## src/rtl/mem_access_unit.sv

```systemverilog
// Load/store sequencer between the pipeline and data-memory port A.
// Stores take one write cycle; loads issue 1..4 consecutive word reads.
module mem_access_unit #(
    parameter int ADDR_W = 19,
    parameter int DATA_W = 24
) (
    input  logic              clk,
    input  logic              rst,
    input  logic              req_valid,
    input  logic              req_write,
    input  logic [ADDR_W-1:0] req_addr,
    input  logic [DATA_W-1:0] req_wdata,
    input  logic [1:0]        req_len,
    output logic              req_ready,
    output logic [ADDR_W-1:0] mem_addr,
    output logic [DATA_W-1:0] mem_wdata,
    output logic              mem_write,
    input  logic [DATA_W-1:0] mem_rdata,
    output logic              resp_valid,
    output logic [DATA_W-1:0] resp_data,
    output logic              resp_last,
    output logic              wr_done,
    output logic              stall
);

    typedef enum logic [1:0] {
        S_IDLE,
        S_STORE,
        S_LOAD,
        S_DRAIN
    } state_t;

    state_t            state_q, state_d;
    logic [ADDR_W-1:0] addr_q, addr_d;
    logic [DATA_W-1:0] wdata_q, wdata_d;
    logic [1:0]        len_q, len_d;
    logic [1:0]        cnt_q, cnt_d;
    logic              rvalid_q, rvalid_d;
    logic              rlast_q, rlast_d;
    logic              wr_done_q, wr_done_d;

    always_comb begin
        state_d   = state_q;
        addr_d    = addr_q;
        wdata_d   = wdata_q;
        len_d     = len_q;
        cnt_d     = cnt_q;
        rvalid_d  = 1'b0;
        rlast_d   = 1'b0;
        wr_done_d = 1'b0;
        mem_addr  = '0;
        mem_wdata = '0;
        mem_write = 1'b0;
        req_ready = (state_q == S_IDLE);

        unique case (state_q)
            S_IDLE: begin
                if (req_valid) begin
                    addr_d = req_addr;
                    if (req_write) begin
                        wdata_d = req_wdata;
                        state_d = S_STORE;
                    end else begin
                        len_d   = req_len;
                        cnt_d   = '0;
                        state_d = S_LOAD;
                    end
                end
            end
            S_STORE: begin
                mem_write = 1'b1;
                mem_addr  = addr_q;
                mem_wdata = wdata_q;
                wr_done_d = 1'b1;
                state_d   = S_DRAIN;
            end
            S_LOAD: begin
                // Address adds wrap naturally at the port width
                mem_addr = addr_q + ADDR_W'(cnt_q);
                rvalid_d = 1'b1;
                if (cnt_q == len_q) begin
                    rlast_d = 1'b1;
                    state_d = S_DRAIN;
                end else begin
                    cnt_d = cnt_q + 2'd1;
                end
            end
            S_DRAIN: begin
                state_d = S_IDLE;
            end
            default: begin
                state_d = S_IDLE;
            end
        endcase
    end

    always_ff @(posedge clk) begin
        if (rst) begin
            state_q   <= S_IDLE;
            addr_q    <= '0;
            wdata_q   <= '0;
            len_q     <= '0;
            cnt_q     <= '0;
            rvalid_q  <= 1'b0;
            rlast_q   <= 1'b0;
            wr_done_q <= 1'b0;
        end else begin
            state_q   <= state_d;
            addr_q    <= addr_d;
            wdata_q   <= wdata_d;
            len_q     <= len_d;
            cnt_q     <= cnt_d;
            rvalid_q  <= rvalid_d;
            rlast_q   <= rlast_d;
            wr_done_q <= wr_done_d;
        end
    end

    assign resp_valid = rvalid_q;
    assign resp_last  = rlast_q;
    assign resp_data  = rvalid_q ? mem_rdata : '0;
    assign wr_done    = wr_done_q;
    assign stall      = ~req_ready;

endmodule

```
-*-
The entire listing above, every line of it, should be copied out exactly.

== Response area ==
## src/rtl/mem_access_unit.sv

```systemverilog
// Load/store sequencer between the pipeline and data-memory port A.
// Stores take one write cycle; loads issue 1..4 consecutive word reads.
module mem_access_unit #(
    parameter int ADDR_W = 19,
    parameter int DATA_W = 24
) (
    input  logic              clk,
    input  logic              rst,
    input  logic              req_valid,
    input  logic              req_write,
    input  logic [ADDR_W-1:0] req_addr,
    input  logic [DATA_W-1:0] req_wdata,
    input  logic [1:0]        req_len,
    output logic              req_ready,
    output logic [ADDR_W-1:0] mem_addr,
    output logic [DATA_W-1:0] mem_wdata,
    output logic              mem_write,
    input  logic [DATA_W-1:0] mem_rdata,
    output logic              resp_valid,
    output logic [DATA_W-1:0] resp_data,
    output logic              resp_last,
    output logic              wr_done,
    output logic              stall
);

    typedef enum logic [1:0] {
        S_IDLE,
        S_STORE,
        S_LOAD,
        S_DRAIN
    } state_t;

    state_t            state_q, state_d;
    logic [ADDR_W-1:0] addr_q, addr_d;
    logic [DATA_W-1:0] wdata_q, wdata_d;
    logic [1:0]        len_q, len_d;
    logic [1:0]        cnt_q, cnt_d;
    logic              rvalid_q, rvalid_d;
    logic              rlast_q, rlast_d;
    logic              wr_done_q, wr_done_d;

    always_comb begin
        state_d   = state_q;
        addr_d    = addr_q;
        wdata_d   = wdata_q;
        len_d     = len_q;
        cnt_d     = cnt_q;
        rvalid_d  = 1'b0;
        rlast_d   = 1'b0;
        wr_done_d = 1'b0;
        mem_addr  = '0;
        mem_wdata = '0;
        mem_write = 1'b0;
        req_ready = (state_q == S_IDLE);

        unique case (state_q)
            S_IDLE: begin
                if (req_valid) begin
                    addr_d = req_addr;
                    if (req_write) begin
                        wdata_d = req_wdata;
                        state_d = S_STORE;
                    end else begin
                        len_d   = req_len;
                        cnt_d   = '0;
                        state_d = S_LOAD;
                    end
                end
            end
            S_STORE: begin
                mem_write = 1'b1;
                mem_addr  = addr_q;
                mem_wdata = wdata_q;
                wr_done_d = 1'b1;
                state_d   = S_DRAIN;
            end
            S_LOAD: begin
                // Address adds wrap naturally at the port width
                mem_addr = addr_q + ADDR_W'(cnt_q);
                rvalid_d = 1'b1;
                if (cnt_q == len_q) begin
                    rlast_d = 1'b1;
                    state_d = S_DRAIN;
                end else begin
                    cnt_d = cnt_q + 2'd1;
                end
            end
            S_DRAIN: begin
                state_d = S_IDLE;
            end
            default: begin
                state_d = S_IDLE;
            end
        endcase
    end

    always_ff @(posedge clk) begin
        if (rst) begin
            state_q   <= S_IDLE;
            addr_q    <= '0;
            wdata_q   <= '0;
            len_q     <= '0;
            cnt_q     <= '0;
            rvalid_q  <= 1'b0;
            rlast_q   <= 1'b0;
            wr_done_q <= 1'b0;
        end else begin
            state_q   <= state_d;
            addr_q    <= addr_d;
            wdata_q   <= wdata_d;
            len_q     <= len_d;
            cnt_q     <= cnt_d;
            rvalid_q  <= rvalid_d;
            rlast_q   <= rlast_d;
            wr_done_q <= wr_done_d;
        end
    end

    assign resp_valid = rvalid_q;
    assign resp_last  = rlast_q;
    assign resp_data  = rvalid_q ? mem_rdata : '0;
    assign wr_done    = wr_done_q;
    assign stall      = ~req_ready;

endmodule

```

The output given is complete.